More specifically, the research issues addressed within the SINC area concerns in particular:
- The architecture of the system and of its specifications, including its various functions and all their interactions.
- The formal description of its behaviors, both in terms of functional and non functional properties (i.e., according to temporal, performance and dependability constraints), the formal expression of the requirements identified during the design, their verification or their evaluation, the tooling of the formal description and verification techniques and their integration in the industrial development process;
- The implementation and the control on target environments of the development chain from the implementation phase up to the operational phase.
- The real-time simulation and the distributed co-simulation of systems and systems of systems.
- The evaluation via stochastic modeling, via metrology in nominal or disrupted environments, and via the analysis and the characterization of the observed behaviors.
- Networks and distributed systems, with their functional, topological and compositional aspects, encompassing different levels: i) the basic concepts and their analysis, ii) the architectures supporting communication and cooperation and, iii) the high performance processing of computation intensive applications on either dedicated or generic architectures.
- The resilience of computer-based systems with respect a wide spectrum of threats, including physical failures, software errors and intrusions, both in terms of architectures and algorithms for fault tolerance, and in terms of verification, testing, and analytical and experimental evaluation.
- The definition of security policies and supporting models respecting the principles of privacy, in particular, minimization and control of personal data.
- Ubiquitous computing, according to various viewpoints: interactions among the systems that compose the global system, mobility of the users, of the devices and of the services, etc.
The categories of systems being considered are extensive.
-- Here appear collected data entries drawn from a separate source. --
Background: an optimization exercise with open tools, aiming at a short achievable clock period and few clock cycles. Do not read the settings as production practice.
No run shown here included a check of the RTL's function; only the layout flow was run.
Power is estimated from default activity; no workload was simulated.

==> design/flow/run.sh <==
#!/bin/bash
# synth_recipe.tcl (not shown) runs the flow's synth.tcl, then flattens the netlist and writes it again
# the make line also repeats each setting of config.mk as NAME=value (left out here)
make -C /OpenROAD-flow-scripts/flow DESIGN_CONFIG=/design/flow/config.mk WORK_HOME=/design/flow/orfs CLKGATE_MAP_FILE= SYNTH_SCRIPT=/design/flow/synth_recipe.tcl finish
==> design/flow/config.mk <==
export PLATFORM = sky130hd
export DESIGN_NAME = bv_decoder
export DESIGN_NICKNAME = bv_decoder
export VERILOG_FILES = /design/flow/design.v
export SDC_FILE = /design/flow/constraint.sdc
export NUM_CORES = 4
export LEC_CHECK = 0
export ABC_CLOCK_PERIOD_IN_PS = 2500
export CAP_MARGIN = 20
export CORE_MARGIN = 2
export CORE_UTILIZATION = 40
export SETUP_SLACK_MARGIN = 5
export SLEW_MARGIN = 20
==> design/flow/constraint.sdc <==
create_clock -name core_clock -period 8.0 [get_ports {clk}]
set_input_delay 1.6000 -clock core_clock [delete_from_list [all_inputs] [get_ports {clk}]]
set_output_delay 1.6000 -clock core_clock [all_outputs]
set_load 0.01 [all_outputs]
==> design/flow/design.v <==
module bv_decoder (
    input  wire        clk,
    input  wire        rst,
    input  wire [15:0] width,
    input  wire [15:0] height,
    input  wire        in_valid,
    output wire        in_ready,
    input  wire [31:0] in_data,
    output wire        out_valid,
    input  wire        out_ready,
    output wire [1:0]  out_kind,
    output wire [10:0] out_x,
    output wire [10:0] out_y,
    output wire [15:0] out_pat,
    output wire        fault
);
    localparam [1:0] K_PAT   = 2'd0;
    localparam [1:0] K_INDEX = 2'd1;
    localparam [1:0] K_FLIP  = 2'd2;
    localparam [1:0] T_SLOT  = 2'd0;
    localparam [1:0] T_MOVE  = 2'd1;
    localparam [1:0] T_FLIP  = 2'd2;
    localparam [1:0] T_STEP  = 2'd3;
    localparam integer CAP = 8;      
    function [3:0] low_index;
        input [15:0] m;
        integer i;
        begin
            low_index = 4'd0;
            for (i = 15; i >= 0; i = i - 1)
                if (m[i]) low_index = i[3:0];
        end
    endfunction
    reg  [31:0] iw0, iw1;
    reg         iwp, irp;
    reg  [1:0]  icnt;
    reg         in_ready_r;
    reg  [95:0] bbuf;        
    reg  [6:0]  bcnt;        
    wire        push = in_valid && in_ready_r;
    wire [31:0] word = irp ? iw1 : iw0;
    wire        app  = (icnt != 2'd0) && (bcnt <= 7'd64);
    assign in_ready = in_ready_r;
    wire [1:0] icnt_next = icnt + {1'b0, push} - {1'b0, app};
    always @(posedge clk) begin
        if (in_ready_r) begin
            if (iwp) iw1 <= in_data;
            else     iw0 <= in_data;
        end
        if (rst) begin
            iwp        <= 1'b0;
            irp        <= 1'b0;
            icnt       <= 2'd0;
            in_ready_r <= 1'b1;
        end else begin
            if (push) iwp <= ~iwp;
            if (app)  irp <= ~irp;
            icnt       <= icnt_next;
            in_ready_r <= (icnt_next != 2'd2);
        end
    end
    reg         pst;         
    reg  [15:0] rem;         
    reg  [1:0]  pdir;
    reg         room;        
    wire [95:0] ins = app ? ({64'd0, word} << bcnt) : 96'd0;
    wire [95:0] bb  = bbuf | ins;
    wire [15:0] hmask = bbuf[18:3];
    wire        mnz   = |hmask;
    wire t_st = !pst &  bbuf[0];
    wire t_mv = !pst & !bbuf[0] &  bbuf[1];
    wire t_fl = !pst & !bbuf[0] & !bbuf[1];
    wire t_em = t_st & !mnz;
    wire t_h  = t_st &  mnz;
    wire h_u  = t_h  &  bbuf[19];
    wire h_i  = t_h  & !bbuf[19] &  bbuf[20];
    wire h_n  = t_h  & !bbuf[19] & !bbuf[20];
    wire s_u  = pst  &  bbuf[0];
    wire s_i  = pst  & !bbuf[0] &  bbuf[1];
    wire s_n  = pst  & !bbuf[0] & !bbuf[1];
    wire l2  = s_u;
    wire l10 = s_i;
    wire l12 = t_mv;
    wire l18 = s_n | t_fl;
    wire l19 = t_em;
    wire l21 = h_u;
    wire l29 = h_i;
    wire l37 = h_n;
    wire ok = (l2  & (bcnt >= 7'd2))  | (l10 & (bcnt >= 7'd10)) |
              (l12 & (bcnt >= 7'd12)) | (l18 & (bcnt >= 7'd18)) |
              (l19 & (bcnt >= 7'd19)) | (l21 & (bcnt >= 7'd21)) |
              (l29 & (bcnt >= 7'd29)) | (l37 & (bcnt >= 7'd37));
    wire fire = ok & room;
    wire [95:0] bb_sh = ({96{l2 }} & (bb >> 2))  | ({96{l10}} & (bb >> 10)) |
                        ({96{l12}} & (bb >> 12)) | ({96{l18}} & (bb >> 18)) |
                        ({96{l19}} & (bb >> 19)) | ({96{l21}} & (bb >> 21)) |
                        ({96{l29}} & (bb >> 29)) | ({96{l37}} & (bb >> 37));
    wire [6:0] len = ({7{l2 }} & 7'd2)  | ({7{l10}} & 7'd10) |
                     ({7{l12}} & 7'd12) | ({7{l18}} & 7'd18) |
                     ({7{l19}} & 7'd19) | ({7{l21}} & 7'd21) |
                     ({7{l29}} & 7'd29) | ({7{l37}} & 7'd37);
    wire [6:0] bcnt_in = bcnt + (app ? 7'd32 : 7'd0);
    wire [15:0] rem1  = rem & (rem - 16'd1);
    wire [15:0] hrem1 = hmask & (hmask - 16'd1);
    always @(posedge clk) begin
        if (rst) begin
            bbuf <= 96'd0;
            bcnt <= 7'd0;
            pst  <= 1'b0;
            rem  <= 16'd0;
            pdir <= 2'd0;
        end else begin
            bbuf <= fire ? bb_sh : bb;
            bcnt <= bcnt_in - (fire ? len : 7'd0);
            if (fire) begin
                if (pst) begin
                    rem <= rem1;
                    pst <= |rem1;
                end else if (t_h) begin
                    rem  <= hrem1;
                    pst  <= |hrem1;
                    pdir <= bbuf[2:1];
                end
            end
        end
    end
    reg         tv;
    reg  [1:0]  ttyp;
    reg  [1:0]  tkind;       
    reg         tuni;        
    reg         tpol;        
    reg  [15:0] tfld;        
    reg  [3:0]  tk;          
    reg         tlast;       
    reg  [1:0]  tdir;
    always @(posedge clk) begin
        if (rst) tv <= 1'b0;
        else     tv <= fire;
        ttyp  <= (t_mv) ? T_MOVE : (t_fl) ? T_FLIP : (t_em) ? T_STEP : T_SLOT;
        tkind <= (s_i | h_i) ? K_INDEX : K_PAT;
        tuni  <= s_u | h_u;
        tpol  <= t_h ? bbuf[20] : bbuf[1];
        tfld  <= t_h ? bbuf[36:21] : bbuf[17:2];
        tk    <= pst ? low_index(rem) : low_index(hmask);
        tlast <= pst ? ~(|rem1) : ~(|hrem1);
        tdir  <= pst ? pdir : bbuf[2:1];
    end
    reg  [7:0]  cur_x, cur_y;
    reg         cv;              
    reg         cflip;
    reg  [1:0]  ckind;
    reg  [15:0] cpat;
    reg  [8:0]  ctx, cty;        
    reg         cxn, cyn;        
    wire step = tv && ((ttyp == T_STEP) || (ttyp == T_SLOT && tlast));
    always @(posedge clk) begin
        if (rst) begin
            cur_x <= 8'd0;
            cur_y <= 8'd0;
            cv    <= 1'b0;
        end else begin
            cv <= tv && (ttyp == T_SLOT || ttyp == T_FLIP);
            if (tv && ttyp == T_MOVE) begin
                cur_x <= {3'd0, tfld[4:0]};
                cur_y <= {3'd0, tfld[9:5]};
            end else if (tv && ttyp == T_FLIP) begin
                cur_x <= 8'd0;
                cur_y <= 8'd0;
            end else if (step) begin
                case (tdir)
                    2'd0: cur_x <= cur_x + 8'd1;
                    2'd1: cur_y <= cur_y + 8'd1;
                    2'd2: cur_x <= cur_x - 8'd1;
                    2'd3: cur_y <= cur_y - 8'd1;
                endcase
            end
        end
        cflip <= (ttyp == T_FLIP);
        ckind <= (ttyp == T_FLIP) ? K_FLIP : tkind;
        cpat  <= (ttyp == T_SLOT && tuni) ? {16{tpol}} :
                 (ttyp == T_SLOT && tkind == K_INDEX) ? {8'd0, tfld[7:0]} : tfld;
        ctx   <= (ttyp == T_FLIP) ? 9'd0 : {cur_x[6:0], tk[1:0]};
        cty   <= (ttyp == T_FLIP) ? 9'd0 : {cur_y[6:0], tk[3:2]};
        cxn   <= (ttyp != T_FLIP) && cur_x[7];
        cyn   <= (ttyp != T_FLIP) && cur_y[7];
    end
    reg  [13:0] w4, h4;      
    always @(posedge clk) begin
        w4 <= width[15:2];
        h4 <= height[15:2];
    end
    wire e_in = cflip || (!cxn && !cyn &&
                            ({5'd0, ctx} < w4) && ({5'd0, cty} < h4));
    reg         faulted;
    wire        epush = cv && !faulted && e_in;
    wire        edrop = cv && (faulted || !e_in);
    always @(posedge clk) begin
        if (rst)               faulted <= 1'b0;
        else if (cv && !e_in) faulted <= 1'b1;
    end
    reg  [35:0] fmem [0:CAP-1];
    reg  [2:0]  fwp, frp;
    reg  [3:0]  fcnt;
    reg         ov;
    reg  [1:0]  okind;
    reg  [8:0]  ox, oy;
    reg  [15:0] opat;
    reg         fault_r;
    wire        ofire = ov && out_ready;
    wire        oload = (!ov || out_ready) && (fcnt != 4'd0);
    wire [35:0] fhead = fmem[frp];
    wire [3:0]  fcnt_next = fcnt + {3'd0, epush} - {3'd0, oload};
    wire        ov_next   = oload | (ov & ~out_ready);
    always @(posedge clk) begin
        if (epush) fmem[fwp] <= {ckind, ctx, cty, cpat};
        if (rst) begin
            fwp     <= 3'd0;
            frp     <= 3'd0;
            fcnt    <= 4'd0;
            ov      <= 1'b0;
            fault_r <= 1'b0;
        end else begin
            if (epush) fwp <= fwp + 3'd1;
            if (oload) frp <= frp + 3'd1;
            fcnt    <= fcnt_next;
            ov      <= ov_next;
            fault_r <= (faulted || (cv && !e_in)) && (fcnt_next == 4'd0) && !ov_next;
        end
        if (oload) begin
            okind <= fhead[35:34];
            ox    <= fhead[33:25];
            oy    <= fhead[24:16];
            opat  <= fhead[15:0];
        end
    end
    assign out_valid = ov;
    assign out_kind  = okind;
    assign out_x     = {ox, 2'b00};
    assign out_y     = {oy, 2'b00};
    assign out_pat   = opat;
    assign fault     = fault_r;
    reg  [3:0] occ;
    wire       cret = tv && (ttyp == T_MOVE || ttyp == T_STEP);
    wire [3:0] occ_next = occ + {3'd0, fire} - {3'd0, cret} - {3'd0, edrop} - {3'd0, ofire};
    always @(posedge clk) begin
        if (rst) begin
            occ  <= 4'd0;
            room <= 1'b1;
        end else begin
            occ  <= occ_next;
            room <= (occ_next < CAP);
        end
    end
endmodule
==> flow_metrics.env, run 1 <==
export IMPL_yosys_warnings=1
export IMPL_timing_rr_end="occ[2]$_SDFF_PP0_"
export IMPL_powerDensity_mw_per_mm2=496
export IMPL_leakagePower_nw=18.0
export IMPL_detail_route_antenna_nets=0
export IMPL_tritoncts="yes"
export IMPL_post_route_period_util_pct=49.0
export IMPL_dp_hpwl_mm=91.3
export IMPL_port_buffers=102
export IMPL_muxShareOfSynthArea_pct=12.7
export IMPL_cts_root_buf="clkbuf_16"
export IMPL_via_per_inst=6.86
export IMPL_fin_worst_skew_ps=47.8
export IMPL_dr_wl_met3_mm=20.6
export IMPL_cp_required_ps=8500
export IMPL_cp_cell_sequence="or4_4 > buf_6 > nor4_4 > buf_6 > a2111oi_2 > o32a_1 > o21ai_4 > inv_4 > fa_2 > inv_2 > fa_1 > inv_2 > ha_4 > fa_2 > nor2b_1"
export IMPL_yosysTopAreaCell="edfxtp_1"
export IMPL_grt_overflow=0
export IMPL_dr_wl_met2_mm=73.4
export IMPL_synth_area_mm2=0.0344
export IMPL_start_util_pct=40.3
export IMPL_final_max_slew_viol_count=0
export IMPL_synth_top_area_share_pct=33.9
export IMPL_max_clock_freq_mhz=255
export IMPL_ys_ff_latch=645
export IMPL_intPower_mw=13.8
export IMPL_synth_adder_area_share_pct=2.46
export IMPL_setup_worst_path_end="occ[2]$_SDFF_PP0_"
export IMPL_worst_slew_pin_slew_ps=1440
export IMPL_p_sw_mw=11.4
export IMPL_antenna_found_initial=8
export IMPL_p_seq_share_pct=20.3
export IMPL_post_route_min_period_ps=3920
export IMPL_drive_gt1_share_pct=42.7
export IMPL_die_x_um=297
export IMPL_nets=3830
export IMPL_setup_viol=0
export IMPL_h_tree_depth=3
export IMPL_clock_sinks=645
export IMPL_status="finished clean"
export IMPL_power_frac_comb_pct=65.2
export IMPL_numCtsBuffers=73
export IMPL_grt_pass1_vias=32800
export IMPL_synth_compound_area_share_pct=19.9
export IMPL_hold_worst_slack_ps=457
export IMPL_num_vias=33700
export IMPL_synth_edf_count=388
export IMPL_r2r_slack_ps=4080
export IMPL_synth_top_family_by_area="compound AO/OA/AOI/OAI gates"
export IMPL_postSynthCellCount=3139
export IMPL_vdd_ir_drop_max_mv=0.312
export IMPL_worstPathMaxFanout=5
export IMPL_routed_wl_mm=169
export IMPL_final_hold_violation_count=0
export IMPL_synth_xor_area_share_pct=0.688
export IMPL_cpMaxStageDelayCell="or4_4"
export IMPL_maxCapViolations=0
export IMPL_grt_max_degree=77
export IMPL_first_pass_iters=9
export IMPL_routabilityCongestion=1.01
export IMPL_yosysMostFrequentCell="edfxtp_1"
export IMPL_rows=107
export IMPL_endpoint_kind="flop"
export IMPL_switching_share_pct=45.3
export IMPL_grtUsageTotal_pct=36.3
export IMPL_wire_per_inst_um=34.4
export IMPL_ys_seq_area_share_pct=48.9
export IMPL_core_mm2=0.0851
export IMPL_clk_pin_slew_ps=60
export IMPL_startpoint="bbuf[13]$_SDFF_PP0_"
export IMPL_clkLatencyLatePin_ps=670
export IMPL_layout_cells_non_filler=4910
export IMPL_r2r_start="bbuf[13]$_SDFF_PP0_"
export IMPL_fin_util_pct=59.6
export IMPL_start_kind="flop"
export IMPL_critPathArrivalTime_ps=4420
export IMPL_grt_pass1_wl_mm=236
export IMPL_ys_types=97
export IMPL_synthSimpleGateAreaFrac_pct=11.3
export IMPL_met1_length_mm=60.3
export IMPL_dpl_cell_count=4234
export IMPL_netlist_top_cells_count="edfxtp_1 (388), nor2_1 (294), dfxtp_1 (257), nand2_1 (236), a21oi_1 (194)"
export IMPL_fin_tns_setup_ps=0
export IMPL_cts_hold_buf=0
export IMPL_ios=111
export IMPL_die_y_um=297
export IMPL_highest_layer="met5"
export IMPL_drcViolationCount=0
export IMPL_synth_area_per_cell_um2=10.9
export IMPL_drtIter0Drc=5140
export IMPL_slew_headroom_pct=3.85
export IMPL_cp_slowest_stage_delay_ps=540
export IMPL_hp_class="flop to flop"
export IMPL_die_area_mm2=0.0882
export IMPL_clockBufferDepth=3
export IMPL_rsz0062_at_grt="true"
export IMPL_synth_flop_cell="edfxtp_1"
export IMPL_ys_async_sr_fraction_pct=0
export IMPL_r2r_cells=15
export IMPL_area_growth_pct=47.8
export IMPL_pwr_share_clk_pct=14.5
export IMPL_path_class="flop to flop"
export IMPL_synth_top_cells_by_area="edfxtp_1 (34%), dfxtp_1 (15%), mux4_2 (7.8%)"
## worst min path at each step
stage	depth (start not counted)	endpoint	from	slack, ps
floorplan	1	cpat[10]$_DFF_P_	tfld[10]$_DFF_P_	400
global placement	1	cty[1]$_SDFF_PP0_	tk[3]$_DFF_P_	430
detailed placement	1	ctx[1]$_SDFF_PP0_	tk[1]$_DFF_P_	430
CTS	2	tdir[0]$_DFF_P_	pdir[0]$_SDFFE_PP0P_	450
global route	1	cpat[10]$_DFF_P_	tfld[10]$_DFF_P_	470
finish	1	cpat[11]$_DFF_P_	tfld[11]$_DFF_P_	460
## flip-flops by register name (all words and copies together), names as in the netlist, 3 cells and up
name / flops
h4: 14
opat: 16
frp: 3
iw0: 32
occ: 4
tk: 4
oy: 9
cty: 9
cur_x: 8
fcnt: 4
fmem: 288
w4: 14
bcnt: 7
fwp: 3
bbuf: 96
cur_y: 8
ox: 9
rem: 15
ctx: 9
iw1: 32
tfld: 16
cpat: 16
## layout by cell type (no fill, tap or decap), drive strengths merged, types with 50 or more instances in the layout
cell,n
clkbuf,108
ha,50
o21ai,110
clkdlybuf4s50,62
mux2,85
mux2i,72
a221oi,88
a211oi,62
dfxtp,257
a21oi,197
nor2,294
buf,624
nor3,74
o22ai,113
o221ai,59
inv,65
nand2,236
edfxtp,388
mux4,119
## power by group through the flow
stage,combinational [mW],clock (mW),sequential [mW]
finish,16.4,3.65,5.12
global route,16.6,3.80,5.19
CTS,13.7,3.66,5.06
detailed placement,9.05,0,5.16
global placement,9.00,0,5.12
floorplan,5.74,0,4.78
## worst max-delay path, delay by kind of cell (launching register included)
family | cells | cell delay [ps]
flops | 1 | 350
fa+ha+maj | 4 | 1310
buf+inv | 5 | 530
compound gates | 3 | 640
simple gates | 3 | 930
## cell type report
cell class | count | area, µm²
well taps | 1144 | 1430
clock buffers | 96 | 2100
repair buffers | 745 | 9210
clock inverters | 38 | 554
diodes | 3 | 7.51
multi-input cells | 2172 | 20300
inverters | 67 | 274
flip-flops and latches | 645 | 16900
fillers | 6667 | 34400
## repair_timing
item,CTS,global route
resized for setup,846,340
setup buffers,338,124
cloned,60,16
setup endpoints to repair,465,440
pin swaps,242,187
## kinds of logic (layout without fill, tap and decap cells)
family                     count (synthesis)  in the layout
muxes                                    276            276
DFF                                      645            645
xor gates and xnor gates                  27             27
buffers and inverters                    326            946
other                                      1              7
adders and majority gates                 64             64
and+or+nand+nor                          843            843
AOI/OAI and AO/OA                        957            958
## layer usage
layer,global-route usage (%),up-vias
li1,-,13500
met1,44.2,16600
met2,54.9,2686
met3,12.2,923
met4,23.3,12
met5,0.216,-
## metrics by stage
| step | power, mW | area [µm²] | worst slack [ps] |
|---|---|---|---|
| 6_report | 25.2 | 50800 | 4080 |
| 5_1_grt | 25.5 | 50800 | 4020 |
| 4_1_cts | 22.4 | 47700 | 4130 |
| 3_5_place_dp | 14.2 | 36900 | 2740 |
| 3_3_place_gp | 14.1 | 36900 | 2830 |
| 2_1_floorplan | 10.5 | 34800 | 3880 |
==> inputs of run 2 (changes only) <==
--- a/design/flow/config.mk
+++ b/design/flow/config.mk
@@ -7,3 +7,2 @@
 export LEC_CHECK = 0
-export ABC_CLOCK_PERIOD_IN_PS = 2500
 export CAP_MARGIN = 20
@@ -11,3 +10,2 @@
 export CORE_UTILIZATION = 40
-export SETUP_SLACK_MARGIN = 5
 export SLEW_MARGIN = 20
==> flow_metrics.env, run 2 <==
export IMPL_dpl_cell_count=4230
export IMPL_post_route_min_period_ps=5000
export IMPL_setup_worst_path_end="bbuf[38]$_SDFF_PP0_"
export IMPL_path_class="flop to flop"
export IMPL_largest_reg_flops=288
export IMPL_critPathArrivalTime_ps=5460
export IMPL_start_util_pct=40.3
export IMPL_setup_slack_ps=3000
export IMPL_leakagePower_nw=13.3
export IMPL_nets=3290
export IMPL_grt_pass1_vias=28000
export IMPL_routed_wl_mm=128
export IMPL_dp_hpwl_mm=83.8
export IMPL_detail_route_antenna_nets=0
export IMPL_antenna_found_initial=3
export IMPL_clkLatencyLatePin_ps=660
export IMPL_grt_max_degree=122
export IMPL_cp_slowest_stage_delay_ps=1080
export IMPL_rows=107
export IMPL_vdd_ir_drop_max_mv=0.367
export IMPL_grt_pass1_wl_mm=190
export IMPL_status="finished clean"
export IMPL_routabilityCongestion=1.02
export IMPL_slew_headroom_pct=10.5
export IMPL_die_x_um=297
export IMPL_reg_top3="fmem x288, bbuf x96"
export IMPL_layout_commonest_cell="edfxtp_1"
export IMPL_timing_rr_end="bbuf[38]$_SDFF_PP0_"
export IMPL_cts_root_buf="clkbuf_16"
export IMPL_startpoint="irp$_SDFFE_PP0P_"
export IMPL_rsz0062_at_grt="false"
export IMPL_die_y_um=297
export IMPL_pre_cts_ws_ps=3110
export IMPL_final_hold_violation_count=0
export IMPL_start_kind="flop"
export IMPL_r2r_cells=10
export IMPL_synth_flop_cell="edfxtp_1"
export IMPL_yosysTopAreaCell="edfxtp_1"
export IMPL_r2r_start="irp$_SDFFE_PP0P_"
export IMPL_core_mm2=0.0851
export IMPL_tritoncts="yes"
export IMPL_maxCapViolations=0
export IMPL_wire_per_inst_um=29.4
export IMPL_cts_hold_buf=0
export IMPL_hp_class="flop to flop"
export IMPL_post_route_period_util_pct=62.5
export IMPL_setup_viol=0
export IMPL_num_vias=29200
export IMPL_clock_sinks=645
export IMPL_netlist_top_cells_count="edfxtp_1 (388), nor2_1 (294), dfxtp_1 (257), nand2_1 (236), a21oi_1 (194)"
export IMPL_port_buffers=102
export IMPL_via_per_inst=6.67
export IMPL_synth_edf_count=388
export IMPL_ys_ff_latch=645
export IMPL_drcViolationCount=0
export IMPL_cp_required_ps=8460
export IMPL_die_area_mm2=0.0882
export IMPL_cp_cell_sequence="buf_4 > nand2b_1 > a2bb2o_1 > o31ai_1 > o211ai_1 > nand2b_1 > a2bb2oi_1 > o211ai_1 > a221oi_1 > a311oi_1"
export IMPL_endpoint_kind="flop"
export IMPL_max_clock_freq_mhz=200
export IMPL_grtUsageTotal_pct=28.4
export IMPL_synth_top_cells_by_area="edfxtp_1 (34%), dfxtp_1 (15%), mux4_2 (7.8%)"
export IMPL_holdPathStages=1
export IMPL_clockBufferDepth=3
export IMPL_layout_cells_non_filler=4370
export IMPL_r2r_slack_ps=3000
export IMPL_first_pass_iters=10
export IMPL_grt_overflow=0
export IMPL_cpMaxStageDelayCell="o31ai_1"
export IMPL_drtIter0Drc=4662
export IMPL_ios=111
export IMPL_worstPathMaxFanout=52
export IMPL_postSynthCellCount=3139
export IMPL_area_growth_pct=14.2
export IMPL_drive_gt1_share_pct=15.8
export IMPL_worst_slew_pin_slew_ps=1330
export IMPL_final_max_slew_viol_count=0
export IMPL_powerDensity_mw_per_mm2=453
export IMPL_fin_worst_skew_ps=46.9
export IMPL_h_tree_depth=3
export IMPL_synth_area_per_cell_um2=10.9
export IMPL_synth_area_mm2=0.0344
export IMPL_final_cell_mix="edfxtp_1 (388), nor2_1 (290), dfxtp_1 (249), nand2_1 (233), a21oi_1 (192)"
export IMPL_largest_register="fmem"
export IMPL_fin_util_pct=46.1
export IMPL_ys_types=97
export IMPL_clk_pin_slew_ps=60
export IMPL_yosys_warnings=1
export IMPL_total_power_mw=17.8
export IMPL_ys_async_sr_fraction_pct=0
export IMPL_numCtsBuffers=73
export IMPL_post_cts_setup_buffers=0
export IMPL_fin_tns_setup_ps=0
export IMPL_yosysMostFrequentCell="edfxtp_1"
export IMPL_ctsResizeCount=0
export IMPL_synth_top_area_share_pct=33.9
export IMPL_ys_seq_area_share_pct=48.9
run 2: cell counts after synthesis:
No cell type changed its count.
run 2: worst min-delay path by stage:
stage	startpoint	endpoint	slack, ps
final	tfld[11]$_DFF_P_	cpat[11]$_DFF_P_	420
after global routing	tfld[11]$_DFF_P_	cpat[11]$_DFF_P_	450
after CTS	tfld[11]$_DFF_P_	cpat[11]$_DFF_P_	430
after detailed placement	tfld[11]$_DFF_P_	cpat[11]$_DFF_P_	410
after global placement	tfld[11]$_DFF_P_	cpat[11]$_DFF_P_	410
after floorplan	tfld[10]$_DFF_P_	cpat[10]$_DFF_P_	400
run 2: worst max-delay path, delay by kind of cell (launching register included):
kind | cells | cell delay (ps)
AO/OA/AOI/OAI | 7 | 3040
AND/OR/NAND/NOR | 2 | 670
buffers and inverters | 1 | 540
flip-flops | 1 | 530
run 2: final cells by class:
type | instances | area [µm²]
Clock buffer | 97 | 2070
Sequential cell | 645 | 16800
Timing Repair Buffer | 206 | 1820
Multi-Input combinational cell | 2171 | 16300
Antenna cell | 1 | 2.50
Inverter | 67 | 251
Fill cell | 7942 | 45900
Tap cell | 1144 | 1430
Clock inverter | 39 | 510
They range from embedded processing systems, notably for transport and space applications, up to the distributed computing infrastructures underlying the provision of critical services, such as the distribution of electrical energy or air traffic control, and including also the wired or wireless communication networks. These works find further developments within numerous international or national cooperative projects. As such, we can mention the coordination of the network of excellence Resilience for Survivability in IST (ReSIST) of the 6th EU Framework Programme for Research and Technological Development and the numerous contributions in the competitiveness clusters: Aerospace Valley and System@tic.
The themes addressed in the SINC area are also articulated with the activities aimed at the characterization and the realization of computer systems, that are being carried out in several other groups at LAAS, notably on:
- the monitoring and management of the resources for the optimization of computer grids;
- the hierarchical monitoring and control of the behaviors of autonomous robots;
- the design of microsystems and of SoCs (Systems on Chip) focusing on the specification and virtual prototyping levels;
- the formal description of architectures and the diagnosis of application-oriented services.